The multivariable technique is currently used in the FDA-cleared OVA1® qualitative serum test, in which the serum levels of five proteins [prealbumin (also called transthyretin), apolipoprotein A-1, β2 microglobulin, transferrin, and CA 125 II] [8992] are determined by five immunoassays. The OVA1® score in combination with the menopausal status of the woman, is used to determine whether a woman with an adnexal mass has a low or high probability of malignancy. The OVA1® test “is not intended as a screening or stand-alone diagnostic assay” [93].

Yurkovetsky et al. [94] used a Metropolis algorithm with Monte Carlo simulation to analyze 96 serum biomarkers on the multiplex xMAP bead-based immunoassays (Luminex). They were able to identify an optimal biomarker panel comprised of four biomarkers (CA-125, HE4, CEA, and VCAM-1) that discriminated early stage ovarian cancer from healthy controls, with a specificity of 98% and a sensitivity of 86%. As mentioned above, this level of specificity is still not sufficient to screen the general population.
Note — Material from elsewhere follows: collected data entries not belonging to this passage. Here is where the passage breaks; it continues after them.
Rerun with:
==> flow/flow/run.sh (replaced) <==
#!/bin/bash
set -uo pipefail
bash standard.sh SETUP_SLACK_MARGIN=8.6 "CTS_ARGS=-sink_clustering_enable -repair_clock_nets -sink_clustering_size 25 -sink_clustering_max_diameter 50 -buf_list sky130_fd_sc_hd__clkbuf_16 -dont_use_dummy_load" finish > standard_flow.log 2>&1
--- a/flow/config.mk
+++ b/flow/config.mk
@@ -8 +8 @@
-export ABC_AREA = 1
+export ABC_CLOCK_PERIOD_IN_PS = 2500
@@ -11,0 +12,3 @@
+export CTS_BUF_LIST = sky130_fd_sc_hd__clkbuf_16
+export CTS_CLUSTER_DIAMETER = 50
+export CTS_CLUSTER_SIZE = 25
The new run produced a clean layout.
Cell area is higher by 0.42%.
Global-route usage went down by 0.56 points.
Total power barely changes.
This is an optimization exercise on Yosys and OpenROAD, whose aim is small area, a short achievable clock period and few clock cycles, not a production implementation.
Function was checked by simulation only, so behaviour that the tests miss may differ from the original.
Power and IR drop assume default switching activity.

## rvf_block_decoder
module rvf_block_decoder (
    input  wire         clk,
    input  wire         rst,
    input  wire         start,
    input  wire [15:0]  frame_len,     
    input  wire [12:0]  num_blocks,    
    output wire         idle,
    input  wire         in_valid,
    input  wire [7:0]   in_data,
    output wire         in_ready,
    output wire         out_valid,
    input  wire         out_ready,
    output wire [11:0]  out_pos,
    output wire         out_copy,      
    output wire [127:0] out_data,      
    output wire         done,
    output wire [2:0]   st_kind,
    output wire [3:0]   st_cause,
    output wire [15:0]  st_rpos,
    output wire [12:0]  st_bpos
);
Size: about 2200 flip-flops, roughly 220 I/O pins.
Settings: LEC_CHECK=0, ABC_AREA=1, CAP_MARGIN=20, CORE_MARGIN=2, CORE_UTILIZATION=40, PLACE_DENSITY=0.6, SLEW_MARGIN=20; clock period 10.0 ns.
standard.sh (not shown) runs the stock make flow with config.mk's settings and CLKGATE_MAP_FILE= SYNTH_SCRIPT=/design/flow/synth_recipe.tcl, a recipe that flattens the netlist after the stock synthesis.
==> flow/flow/run.sh <==
#!/bin/bash
# The standard layout (standard.sh: ORFS with the standard synthesis),
# with these changes to how the layout is made:
#  - setup repair aims for 6.5 ns of slack on the 10 ns clock;
#  - the port buffers are buf_2 cells;
#  - CTS clusters up to 28 sinks within 60 um and adds no dummy loads.
# make's full output goes to flow_make.log; ORFS keeps each step's log
# under orfs/logs.
set -euo pipefail
bash standard.sh \
  SETUP_SLACK_MARGIN=6.5 \
  "BUFFER_PORTS_ARGS=-buffer_cell sky130_fd_sc_hd__buf_2" \
  "CTS_ARGS=-sink_clustering_enable -repair_clock_nets -sink_clustering_size 28 -sink_clustering_max_diameter 60 -dont_use_dummy_load" \
  finish > flow_make.log 2>&1
Testbench counts at the start, summed over its fixed seeds: cycles 99,042.
Then changed:
--- a/flow/design.v
+++ b/flow/design.v
@@ -92,27 +92,26 @@
     reg [2:0]  kind_r;
     reg [3:0]  cause_r;
     reg [15:0] rpos_r;      
     reg [15:0] rem;         
     reg [15:0] pcnt;        
     reg [12:0] cbp;         
     reg        cbp_z;       
-    reg        fresh;       
     reg [12:0] room;        
     reg        m_skip, m_rep, m_solid, m_raw, m_pal, m_cache;
     reg [1:0]  pw;          
     reg        w1, w2, w3;  
     reg        sel_bad;     
     reg [3:0]  lf;
     reg [12:0] cnt;         
     reg        f3_r;        
     reg        ovr_r;       
     reg [16:0] ck_x;        
     reg        rem_z;       
-    reg [7:0]  fi;          
+    reg [2:0]  fi;          
     reg [3:0]  bi;          
     reg [1:0]  sv;          
     reg [7:0]  sel;
     reg [63:0] pal;
     reg        c5f;         
     reg        c5o;         
     reg        c5p;         
@@ -185,17 +184,15 @@
     wire pw_hit = pw_v && (ph == pw_slot);
     rvf_palette_cache #(.BYTES(2)) u_cache2 (
         .clk(clk), .we(pw_hit && pw_c == 2'd1), .wdata(pal[15:0]), .rdata(tap2), .rdata8(tap2h));
     rvf_palette_cache #(.BYTES(4)) u_cache4 (
         .clk(clk), .we(pw_hit && pw_c == 2'd2), .wdata(pal[31:0]), .rdata(tap4), .rdata8(tap4h));
     rvf_palette_cache #(.BYTES(8)) u_cache8 (
         .clk(clk), .we(pw_hit && pw_c == 2'd3), .wdata(pal[63:0]), .rdata(tap8), .rdata8(tap8h));
-    wire [3:0]  selv = (state == S_CHK) ? hb[3:0] : sel[3:0];
-    wire        tsel = ph[3] ^ selv[3];   
-    wire        tmatch = !pw_v && (ph[2:0] == selv[2:0]);    
+    wire        tsel = ph[3] ^ sel[3];    
     wire [63:0] tap = w1 ? {48'd0, tsel ? tap2h : tap2} :
                       w2 ? {32'd0, tsel ? tap4h : tap4} :
                                      (tsel ? tap8h : tap8);
     wire [63:0] lane;
     rvf_pal_map u_map (.wsel({w3, w2, w1}), .b(hb), .sv(sv),
                        .pal(pal), .lane(lane));
     reg [15:0] dben;
@@ -313,26 +310,14 @@
             end
         end
     end
     always @(posedge clk) begin
         for (i = 0; i < 16; i = i + 1)
             if (ben[i]) odata_r[8*i +: 8] <= lane[8*(i % 8) +: 8];
     end
-    wire pal_ld0 = (state == S_CHK) && m_pal && !m_cache && hv && !pw_v;
-    wire pal_ldb = (state == S_PALB) && hv;
-    wire pal_ldt = tmatch && ((state == S_SEL) || ((state == S_CHK) && m_cache && hv));
-    always @(posedge clk) begin
-        if (pal_ldt)
-            pal <= tap;
-        else begin
-            if (pal_ld0) pal[7:0] <= hb;
-            for (i = 1; i < 8; i = i + 1)
-                if (pal_ldb && fi[i]) pal[8*i +: 8] <= hb;
-        end
-    end
     always @(posedge clk) begin
         ph <= ph + 4'd1;
         if (pop) begin
             rem   <= rem - 16'd1;
             rem_z <= (rem == 16'd1);
             pcnt  <= pcnt + 16'd1;
         end
@@ -340,15 +325,14 @@
             state <= S_IDLE;
             idle_r <= 1'b1;
             done_r <= 1'b0;
             kind_r <= 3'd0;
             cause_r <= 4'd0;
             rpos_r <= 16'd0;
             cbp <= 13'd0;
-            fresh <= 1'b0;
             ph <= 4'd0;
             pw_v <= 1'b0;
             c5p <= 1'b0;
             addp <= 1'b0;
             head2 <= 4'd0; head4 <= 4'd0; head8 <= 4'd0;
             full2 <= 1'b0; full4 <= 1'b0; full8 <= 1'b0;
         end else begin
@@ -366,28 +350,24 @@
             end else begin
                 case (state)
                     S_IDLE: if (start) begin
                         rem   <= frame_len;
                         rem_z <= (frame_len == 16'd0);
                         pcnt  <= 16'd0;
                         room  <= num_blocks;
-                        fresh <= 1'b1;
+                        cbp   <= 13'd0;
+                        cbp_z <= 1'b1;
                         idle_r <= 1'b0;
                         pw_v  <= 1'b0;
                         addp  <= 1'b0;
                         head2 <= 4'd0; head4 <= 4'd0; head8 <= 4'd0;
                         full2 <= 1'b0; full4 <= 1'b0; full8 <= 1'b0;
                         state <= S_HDR;
                     end
                     S_HDR: begin
-                        if (fresh) begin
-                            fresh <= 1'b0;
-                            cbp   <= 13'd0;
-                            cbp_z <= 1'b1;
-                        end
                         if (rem_z) begin
                             kind_r  <= 3'd0;
                             cause_r <= 4'd0;
                             rpos_r  <= pcnt;
                             state   <= S_FIN;
                         end else if (hv) begin
                             m_skip  <= h_skip;
@@ -414,46 +394,45 @@
                         ovr_r <= e_ovr;
                         state <= S_CHK;
                     end
                     S_CHK: begin
                         ck_x <= ck_xn;
                         c5p  <= 1'b1;
                         bi  <= 4'd0;
-                        fi  <= 8'd2;
+                        fi  <= 3'd1;
                         if (run_go || m_skip) begin
                             cbp   <= cbp + cnt;
                             cbp_z <= 1'b0;
                             room  <= room - cnt;
                             state <= S_HDR;
                         end else if (m_raw) begin
                             state <= S_DATA;
                         end else if (m_cache) begin
                             if (pop) begin
                                 sel     <= hb;
                                 sel_bad <= (hb >= {3'd0, ccount});
-                                if (tmatch && !(hb >= {3'd0, ccount})) begin
-                                    state <= S_DATA;
-                                end else begin
-                                    state <= S_SEL;
-                                end
+                                state   <= S_SEL;
                             end
                         end else if (m_pal) begin
                             if (pop) begin
+                                pal[7:0] <= hb;
                                 state <= S_PALB;
                             end
                         end
                     end
                     S_PALB: if (pop) begin
-                        fi <= {fi[6:0], 1'b0};
-                        if (w1 ? fi[1] : w2 ? fi[3] : fi[7]) begin
+                        pal[8*fi +: 8] <= hb;
+                        fi <= fi + 3'd1;
+                        if (fi == (w1 ? 3'd1 : w2 ? 3'd3 : 3'd7)) begin
                             state <= S_DATA;
                             addp  <= 1'b1;
                         end
                     end
-                    S_SEL: if (tmatch) begin
+                    S_SEL: if (!pw_v && ph[2:0] == sel[2:0]) begin
+                        pal   <= tap;
                         state <= S_DATA;
                     end
                     S_DATA: begin
                         if (addp && !c5p) begin
                             addp    <= 1'b0;
                             pw_v    <= 1'b1;
                             pw_c    <= pw;
Fmax came out lower slightly.
Worst setup slack degrades by 0.018 ns.
Via count came out higher by a few percent.
Total power came out higher slightly.
Area after synthesis came out higher slightly.
Hold slack degrades by 0.0030 ns.
First-iteration DRC count came out higher by a few percent.
Utilization barely changes.
Sequential power barely changes.
Wire length came out higher by a little under a tenth.
Final cell count came out higher slightly.
Clock-buffer cell count came out lower by 4.
Sequential share of layout area came out lower by 0.51 points.
Testbench counts after the change, summed over its fixed seeds: cycles 99,416.

[what the ideal ports hide]
In the flow no input, the clock included, has a driving cell. The finished layouts below were timed again as built, in two steps.
Step 1 sets driving cells, clkbuf_16 on the clock port and buf_2 on the other inputs (assumed; they add their load-dependent delay and slew).
Step 2 also shifts input and output timing later by t, the mid clock arrival at the registers, as if the neighbouring blocks saw the same clock.
Slacks: no drivers / after step 1 / after step 2; pairs: no drivers / after step 1.
| run | t, ns | setup WS [ns] | hold slack, ns | latest minus earliest clock arrival (ns) | slew at the worst register clock pin (ns) |
|---|---|---|---|---|---|
| the first run | 0.802 | 6.532 / 6.513 / 5.836 | 0.280 / 0.280 / 0.280 | 0.121 / 0.121 | 0.10 / 0.10 |
| the second run | 0.797 | 6.515 / 6.515 / 5.847 | 0.277 / 0.277 / 0.277 | 0.126 / 0.126 | 0.10 / 0.10 |
After both steps setup and hold are still met in every run listed. For the first run, which loses most, drivers alone change the setup slack by -0.019 ns; drivers and shift together by -0.696 ns.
The reproducibility of the PEA technology used in the Proseek® plates has been documented by the manufacturer (http://www.olink.com) and others [2224] in which technical replicates were used to evaluate intra-assay and inter-assay variation. These reports successively incorporated technical improvements to the assay technology which have increased its reproducibility. Using the same assay protocol that was used for our experiments, Assarsson et al. [22] measured the levels of 92 cancer biomarkers with an average inter-assay coefficient of variation (CV) of 12%. Using the precision statistics available from the Olink website, the average CV for the 12 proteins that comprise our multi-protein classifier ranged from 13 to 22% (average CV of 18.9%). This is similar to values obtained using bead-based assays of inflammatory markers [21] and in bead- or plate-based assays of ovarian cancer biomarkers, in which the CV ranged from 12 to 25% [95].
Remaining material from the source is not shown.